That’s not where the fun ends either. After a night race concludes, the police will chase you, forcing you to evade them and seek out a safe house. This might sound like a chore on paper, but I found the experience immensely entertaining as I darted through alleyways and crashed through barriers in a desperate attempt to evade cruisers and SWAT vans as they tried to bounce me around like a ball. Hearing the officers have detailed, convincing conversations over the police scanner about what me and the other racers were doing also added to the tension and made the chase feel particularly cinematic.

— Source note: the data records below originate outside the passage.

[src/rtl/ps2_pkg.sv]
// Shared constants for the PS/2 receiver: FSM encoding, frame layout,
// default generics and the odd-parity helper.
package ps2_pkg;

  // FSM state encoding
  localparam logic [1:0] ST_IDLE = 2'd0;
  localparam logic [1:0] ST_DATA = 2'd1;
  localparam logic [1:0] ST_PAR  = 2'd2;
  localparam logic [1:0] ST_STOP = 2'd3;

  // Frame layout
  localparam int   DATA_BITS = 8;
  localparam logic START_LVL = 1'b0;
  localparam logic STOP_LVL  = 1'b1;

  // Default generics
  localparam int FRQ_DEF = 24000000;
  localparam int FLT_DEF = 8;
  localparam int TMO_DEF = FRQ_DEF / 5000;
  localparam int TMO_W   = $clog2(TMO_DEF);

  // Odd parity holds when data bits plus parity bit contain an odd number of ones
  function automatic logic odd_par_ok(input logic [7:0] d, input logic p);
    return ^{d, p};
  endfunction

endpackage

[src/rtl/ps2_line_filter.sv]
// Two-flop synchroniser followed by a FLT-sample glitch filter. The filtered
// line only flips after FLT consecutive synchronised samples disagree with it.
module ps2_line_filter
  import ps2_pkg::*;
#(
  parameter int FLT = FLT_DEF
) (
  input  logic clk,
  input  logic rst,
  input  logic pin_i,
  output logic line_o
);

  localparam int CW = $clog2(FLT + 1);

  logic          s1_q, s2_q;
  logic          line_q, line_d;
  logic [CW-1:0] cnt_q, cnt_d;

  // Count consecutive samples that differ from the filtered level
  always_comb begin
    line_d = line_q;
    cnt_d  = '0;
    if (s2_q != line_q) begin
      if (cnt_q == CW'(FLT - 1)) begin
        line_d = s2_q;
      end else begin
        cnt_d = cnt_q + CW'(1);
      end
    end
  end

  // Synchroniser and filter state; idle bus level is 1
  always_ff @(posedge clk) begin
    if (rst) begin
      s1_q   <= 1'b1;
      s2_q   <= 1'b1;
      line_q <= 1'b1;
      cnt_q  <= '0;
    end else begin
      s1_q   <= pin_i;
      s2_q   <= s1_q;
      line_q <= line_d;
      cnt_q  <= cnt_d;
    end
  end

  assign line_o = line_q;

endmodule

[src/rtl/ps2_rx.sv]
// PS/2 device-to-host receiver: filters the pins, deframes 11-bit frames
// and hands good bytes to a one-entry valid/ready buffer.
module ps2_rx
  import ps2_pkg::*;
#(
  parameter int FRQ = FRQ_DEF,
  parameter int FLT = FLT_DEF,
  parameter int TMO = FRQ / 5000
) (
  input  logic       clk,
  input  logic       rst,
  input  logic       ps2_clk_i,
  input  logic       ps2_dat_i,
  output logic [7:0] rx_dat,
  output logic       rx_vld,
  input  logic       rx_rdy,
  output logic       err_par,
  output logic       err_frm,
  output logic       err_ovr
);

  localparam int TW = (TMO == TMO_DEF) ? TMO_W : $clog2(TMO);

  logic          clk_f, dat_f, clk_prev_q, fall;
  logic [1:0]    state_q, state_d;
  logic [2:0]    bit_q, bit_d;
  logic [TW-1:0] tmo_q, tmo_d;
  logic [7:0]    sh_q, sh_d;
  logic          pok_q, pok_d;
  logic [7:0]    dat_q, dat_d;
  logic          vld_q, vld_d;
  logic          epar_q, epar_d, efrm_q, efrm_d, eovr_q, eovr_d;
  logic          deliver;

  ps2_line_filter #(.FLT(FLT)) u_clk_flt (
    .clk    (clk),
    .rst    (rst),
    .pin_i  (ps2_clk_i),
    .line_o (clk_f)
  );

  ps2_line_filter #(.FLT(FLT)) u_dat_flt (
    .clk    (clk),
    .rst    (rst),
    .pin_i  (ps2_dat_i),
    .line_o (dat_f)
  );

  assign fall = clk_prev_q & ~clk_f;

  // Frame FSM, timeout supervision and buffer next-state
  always_comb begin
    state_d = state_q;
    bit_d   = bit_q;
    tmo_d   = tmo_q;
    sh_d    = sh_q;
    pok_d   = pok_q;
    dat_d   = dat_q;
    vld_d   = vld_q;
    epar_d  = 1'b0;
    efrm_d  = 1'b0;
    eovr_d  = 1'b0;
    deliver = 1'b0;

    if (vld_q && rx_rdy) vld_d = 1'b0;

    case (state_q)
      ST_IDLE: begin
        if (fall && dat_f == START_LVL) begin
          state_d = ST_DATA;
          bit_d   = '0;
          tmo_d   = '0;
        end
      end
      default: begin
        if (fall) begin
          tmo_d = '0;
          case (state_q)
            ST_DATA: begin
              sh_d  = {dat_f, sh_q[7:1]};
              bit_d = bit_q + 3'd1;
              if (bit_q == 3'(DATA_BITS - 1)) state_d = ST_PAR;
            end
            ST_PAR: begin
              pok_d   = odd_par_ok(sh_q, dat_f);
              state_d = ST_STOP;
            end
            default: begin
              if (dat_f != STOP_LVL)  efrm_d  = 1'b1;
              else if (!pok_q)        epar_d  = 1'b1;
              else                    deliver = 1'b1;
              state_d = ST_IDLE;
            end
          endcase
        end else if (tmo_q == TW'(TMO - 1)) begin
          efrm_d  = 1'b1;
          state_d = ST_IDLE;
        end else begin
          tmo_d = tmo_q + TW'(1);
        end
      end
    endcase

    // A byte loads when the buffer is empty or being drained this cycle
    if (deliver) begin
      if (!vld_q || rx_rdy) begin
        dat_d = sh_q;
        vld_d = 1'b1;
      end else begin
        eovr_d = 1'b1;
      end
    end
  end

  // Control state, buffer and error pulses
  always_ff @(posedge clk) begin
    if (rst) begin
      clk_prev_q <= 1'b1;
      state_q    <= ST_IDLE;
      bit_q      <= '0;
      tmo_q      <= '0;
      dat_q      <= '0;
      vld_q      <= 1'b0;
      epar_q     <= 1'b0;
      efrm_q     <= 1'b0;
      eovr_q     <= 1'b0;
    end else begin
      clk_prev_q <= clk_f;
      state_q    <= state_d;
      bit_q      <= bit_d;
      tmo_q      <= tmo_d;
      dat_q      <= dat_d;
      vld_q      <= vld_d;
      epar_q     <= epar_d;
      efrm_q     <= efrm_d;
      eovr_q     <= eovr_d;
    end
  end

  // Shift register and parity flag carry no reset; they are rewritten every frame
  always_ff @(posedge clk) begin
    sh_q  <= sh_d;
    pok_q <= pok_d;
  end

  assign rx_dat  = dat_q;
  assign rx_vld  = vld_q;
  assign err_par = epar_q;
  assign err_frm = efrm_q;
  assign err_ovr = eovr_q;

endmodule
### src/flat_wrapper.sv
// flat-port wrapper written by rule: the top's interface ports become plain ports
module crc16_link_arbiter_flat 
#(
   parameter int N_REQ = 4,
   parameter int MSG_W = 64
)
  (clk_i, rst_i, link_en_i, link_req_i, link_msg_flat_i, link_grant_o, link_done_o, link_busy_o, link_ser_out_o, link_ser_valid_o);
  crc16_link_arbiter_if #(.N_REQ(N_REQ), .MSG_W(MSG_W)) link_i ();
  input  logic clk_i;
  input  logic rst_i;
  input wire logic [$bits(link_i.en_i)-1:0] link_en_i;
  input wire logic [$bits(link_i.req_i)-1:0] link_req_i;
  input wire logic [$bits(link_i.msg_flat_i)-1:0] link_msg_flat_i;
  output wire logic [$bits(link_i.grant_o)-1:0] link_grant_o;
  output wire logic [$bits(link_i.done_o)-1:0] link_done_o;
  output wire logic [$bits(link_i.busy_o)-1:0] link_busy_o;
  output wire logic [$bits(link_i.ser_out_o)-1:0] link_ser_out_o;
  output wire logic [$bits(link_i.ser_valid_o)-1:0] link_ser_valid_o;
  assign link_i.en_i = link_en_i;
  assign link_i.req_i = link_req_i;
  assign link_i.msg_flat_i = link_msg_flat_i;
  assign link_grant_o = link_i.grant_o;
  assign link_done_o = link_i.done_o;
  assign link_busy_o = link_i.busy_o;
  assign link_ser_out_o = link_i.ser_out_o;
  assign link_ser_valid_o = link_i.ser_valid_o;
  crc16_link_arbiter #(.N_REQ(N_REQ), .MSG_W(MSG_W)) u_core (.clk_i(clk_i), .rst_i(rst_i), .link(link_i));
endmodule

In the end, the justice brigade got me with a spike strip and a fantastic pile-up spectacle that rivals any of the police chases I’ve had in Grand Theft Auto V thanks to the overwhelming aggression and limited means to fight back. There is no other means of defense except your skills behind the wheel. Be crafty or get caught, losing whatever prize money (used to buy upgrades for your car) you gained during the race while also gaining some reputation currency. It’s not clear yet what reputation affects in the game.

There remains a number of questions about how Heat will handle progression and storytelling. However, the strength and intensity of the demo we played as well as EA’s confirmation that Heat is ditching lootboxes entirely after Payback’s grindy inclusion of them has our hopes up that this entry might be the one that puts the series back on track.